Crônica

O sommelier

servido por: Bethânia Morico

Em Jaguaribe, no Ceará, Ruan gostava era de tomar cachaça. Aos dezoito, desembarcou em São Paulo com o mesmo sonho de tantos migrantes: trabalhar e, quem sabe, enriquecer. Virou garçom. O patrão o fez entrar num curso para entender de cerveja. Ele fez e gostou. De garçom, acabou sommelier.

No bar de porta pouco chamativa, na Avenida Pedroso de Morais, funciona uma fábrica de cerveja artesanal. Os rótulos são quatro, todos inspirados em lendas brasileiras. Ruan explica o IBU, o SRM e sugere uma degustação de cada uma delas.

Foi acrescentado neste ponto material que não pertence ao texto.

This design comes from an exercise in tuning for small area on the open sky130 flow, not from production work.
Only simulation tests tie the RTL to the original design; equivalence was not proved.
No activity file was given, so power comes from the tool's default toggle rates.

[flow/config.mk]
export PLATFORM = sky130hd
export DESIGN_NAME = ws_lpc
export DESIGN_NICKNAME = ws_lpc
export VERILOG_FILES = /design/flow/design.v
export SDC_FILE = /design/flow/constraint.sdc
export NUM_CORES = 4
export LEC_CHECK = 0
export CAP_MARGIN = 20
export CORE_MARGIN = 2
export CORE_UTILIZATION = 40
export SLEW_MARGIN = 20
[flow/constraint.sdc]
create_clock -name core_clock -period 10.0 [get_ports {clk}]
set_input_delay 2.0000 -clock core_clock [delete_from_list [all_inputs] [get_ports {clk}]]
set_output_delay 2.0000 -clock core_clock [all_outputs]
set_load 0.01 [all_outputs]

Domina Weiss é uma loira de espuma branca e notas de banana e cravo (banana, eu não senti, mas juro que, no fim, o gostinho de cravo fica na boca).

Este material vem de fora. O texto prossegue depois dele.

From an optimization exercise on the open Yosys and OpenROAD flow, aimed at a short achievable clock period and few clock cycles per item; shortcuts taken in it are not production practice. Function was checked by simulation only, so behaviour that the tests miss may differ from the original. Power and IR drop assume default switching activity.

Setup of the baseline:
==> flow/design.v (excerpt) <==
module bcs (
    input  wire       clk,
    input  wire       rst,           
    input  wire       we,
    input  wire [4:0] addr,
    input  wire [7:0] wdata,
    output wire [7:0] rdata,
    input  wire       push_valid,
    input  wire [7:0] push_data,
    output wire       push_ready,
    output wire       pop_valid,
    output wire [7:0] pop_data,
    input  wire       pop_ready
);
    localparam [2:0] PH_IDLE     = 3'd0,
                     PH_LEN_LO   = 3'd1,
                     PH_LEN_HI   = 3'd2,
                     PH_FLAG     = 3'd3,
                     PH_PAYLOAD  = 3'd4,
                     PH_CHECKSUM = 3'd5;
    localparam [1:0] ERR_NONE     = 2'd0,
                     ERR_ILLEGAL  = 2'd1,
                     ERR_BUSY     = 2'd2,
                     ERR_OVERFLOW = 2'd3;
    reg        ovfchk;
    reg [7:0]  flag;
    reg [7:0]  namelen;
    reg [7:0]  htype;
    reg [31:0] plen;
    reg [15:0] hdlen;
    reg [15:0] hparam1;
    reg [15:0] hparam2;
    reg [7:0]  name [0:9];
    reg        plen_b3_nz;   
    reg        plen_b2_nz;   
    reg        plen_b1_ff;   
    reg        plen_b0_fe;   
    reg [1:0]  errcode;
    reg [7:0]  chk;
    reg [15:0] blen;
    reg [2:0]  phase;
    reg        op_enc;       
    reg        op_hblk;      
    reg [31:0] remain;       
    reg [4:0]  idx;          
    reg [7:0]  w_flag;
    reg [7:0]  hrec [0:16];
    reg [7:0]  outbuf;
    reg        outvld;
    reg        done;
    wire busy    = (phase != PH_IDLE) || outvld;
    wire in_pay  = (phase == PH_PAYLOAD) && op_enc;
    wire inrdy   = in_pay && !outvld;
    wire [7:0] status = {phase, outvld, inrdy, (errcode != ERR_NONE), done, busy};
    wire adv = !outvld || pop_ready;
    assign push_ready = in_pay && adv;
    assign pop_valid  = outvld;
    assign pop_data   = outbuf;
    reg [7:0] packed_hdr [0:16];
    integer k;
    always @(*) begin
        packed_hdr[0] = htype;
  ...
For scale: ~2500 cells after synthesis, ~20000 µm² of cells after synthesis.
Settings: LEC_CHECK=0, CAP_MARGIN=20, CORE_MARGIN=2, CORE_UTILIZATION=40, PLACE_DENSITY=0.8, SETUP_SLACK_MARGIN=3.2, SLEW_MARGIN=20, SYNTH_HIERARCHICAL=1, PRE_IO_PLACEMENT_TCL=/design/flow/flow/io.tcl; clock period 6.0 ns.
standard.sh (not shown) runs the stock make flow with config.mk's settings and CLKGATE_MAP_FILE= SYNTH_SCRIPT=/design/flow/synth_recipe.tcl, a recipe that flattens the netlist after the stock synthesis.
==> flow/flow/run.sh <==
#!/bin/bash
# The standard layout, with the read-path pins placed together (flow/io.tcl,
# run just before IO placement). Each tool's output goes to ORFS's own logs
# under orfs/logs; standard.sh's output goes to standard.log here.
set -euo pipefail
here=$(pwd)
echo "export PRE_IO_PLACEMENT_TCL = $here/flow/io.tcl" >> "$FLOW_CONFIG"
bash standard.sh > standard.log 2>&1
==> flow/flow/io.tcl <==
# Before IO placement: keep the register window's pins (addr, we, wdata,
# rdata) together in the middle of the left edge, so the configuration
# registers and the read mux sit close to them and the read path (addr to
# rdata) stays short.
set die [ord::get_die_area]
set h [expr {[lindex $die 3] - [lindex $die 1]}]
set lo [expr {int([lindex $die 1] + 0.30 * $h)}]
set hi [expr {int([lindex $die 1] + 0.70 * $h)}]
set win_pins {}
foreach p {addr[4] addr[3] addr[2] addr[1] addr[0] we
           wdata[0] wdata[1] wdata[2] wdata[3] wdata[4] wdata[5] wdata[6] wdata[7]
           rdata[0] rdata[1] rdata[2] rdata[3] rdata[4] rdata[5] rdata[6] rdata[7]} {
  lappend win_pins [get_ports $p]
}
set_io_pin_constraint -pin_names $win_pins -region left:$lo-$hi
Testbench counts of the baseline, summed over its fixed seeds: cycles 47,101, bytes 46,188.
What the candidate does differently from the baseline at the input level:
- PRE_IO_PLACEMENT_TCL removed (was /design/flow/flow/io.tcl)
- TNS_END_PERCENT newly set to 5
- PLACE_DENSITY changed from 0.8 to 0.6
==> flow/run.sh (new file) <==
#!/bin/bash
# synth_recipe.tcl (not shown) runs the flow's synth.tcl, then flattens the netlist and writes it again
# the make line also repeats each setting of config.mk as NAME=value (left out here)
make -C /OpenROAD-flow-scripts/flow DESIGN_CONFIG=/design/flow/config.mk WORK_HOME=/design/flow/orfs CLKGATE_MAP_FILE= SYNTH_SCRIPT=/design/flow/synth_recipe.tcl finish
removed: flow/flow/run.sh
removed: flow/flow/io.tcl
removed: flow/standard.sh
Results
Taking the baseline as the reference point, the setup slack of the candidate rises by 0.090 ns.
The candidate against the baseline: number of ordinary and repair buffers in the finished layout shows a reduction of 14, register-to-register slack fell by 0.63 ns, DRC marker count from the first detailed-route iteration shrank by about 30%, final critical delay including setup and external delays lower, leakage power total went down.

========
## yarrow
bcs again, from the RTL that the note above started with.
Design bcs, start of the top module:
module bcs (
    input  wire       clk,
    input  wire       rst,           
    input  wire       we,
    input  wire [4:0] addr,
    input  wire [7:0] wdata,
    output wire [7:0] rdata,
    input  wire       push_valid,
    input  wire [7:0] push_data,
    output wire       push_ready,
    output wire       pop_valid,
    output wire [7:0] pop_data,
    input  wire       pop_ready
);
Settings: LEC_CHECK=0, CAP_MARGIN=60, CORE_MARGIN=2, CORE_UTILIZATION=40, PLACE_DENSITY=0.6, SETUP_SLACK_MARGIN=3.2, SLEW_MARGIN=80, SYNTH_HIERARCHICAL=1; clock period 6.0 ns.
run.sh (not shown) runs the stock make flow with config.mk's settings and CLKGATE_MAP_FILE= SYNTH_SCRIPT=/design/flow/synth_recipe.tcl, a recipe that flattens the netlist after the stock synthesis.
Stock flow here: none of the scripts above is used.
Testbench counts of yarrow, summed over its fixed seeds: cycles 47,101, bytes 46,188.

A Y-îara Pilsen, inspirada na lenda da sereia que vive no rio Amazonas, chamou mais a atenção pelo folclore. Diferente da Mula IPA, que surpreendeu. Um amargor absoluto (típico das Índias) toma conta, do início ao fim, do copo da bebida, de cor caramelo. De cara, achei que detestaria. Nunca gostei de cerveja amarga, mas me rendi frente a uma mula sem cabeça.

A Kurupira Ale foi a que menos agradou. Talvez seja porque a cerveja de nome Sa´Si (assim mesmo, com “s”) tenha feito mais peripécias ao paladar: era para ser uma escura clássica inglesa, encorpada e com bastante lúpulo. Só que, ao vestir o gorro vermelho, quem segura esse saci? À boca vem café e chocolate, que tratam de dar um doce equilíbrio a essa cerveja, cujo gosto é mesmo de travessura.

Ruan diz que sommelier de cerveja não ganha mal, mas não teve jeito. Arrumou as malas e voltou para Jaguaribe. E não foi só para visitar a família, não. Hoje, aos vinte e dois anos, entende de cerveja como muitos gostariam de entender. Sente cada sabor, explica cada cheiro. Diz até que já sentiu aroma de cavalo numa marca que, malfeita, não vale a pena difamar. Mas Ruan sentia uma saudade danada da mãe e achava mesmo que a vida seria melhor criando cabritos.

Agora, pergunte a ele se lá em Jaguaribe, mesmo entre os caprinos, não vai arrumar tempo para fazer a própria cerveja?

Ah, Ruan já sabe tudo o que precisa. Acho até que ele encontrou a mãe, com uma colher de pau, mexendo o malte numa panela bem grande. Saudade por lá deve, agora, ir embora com uma boa cervejada.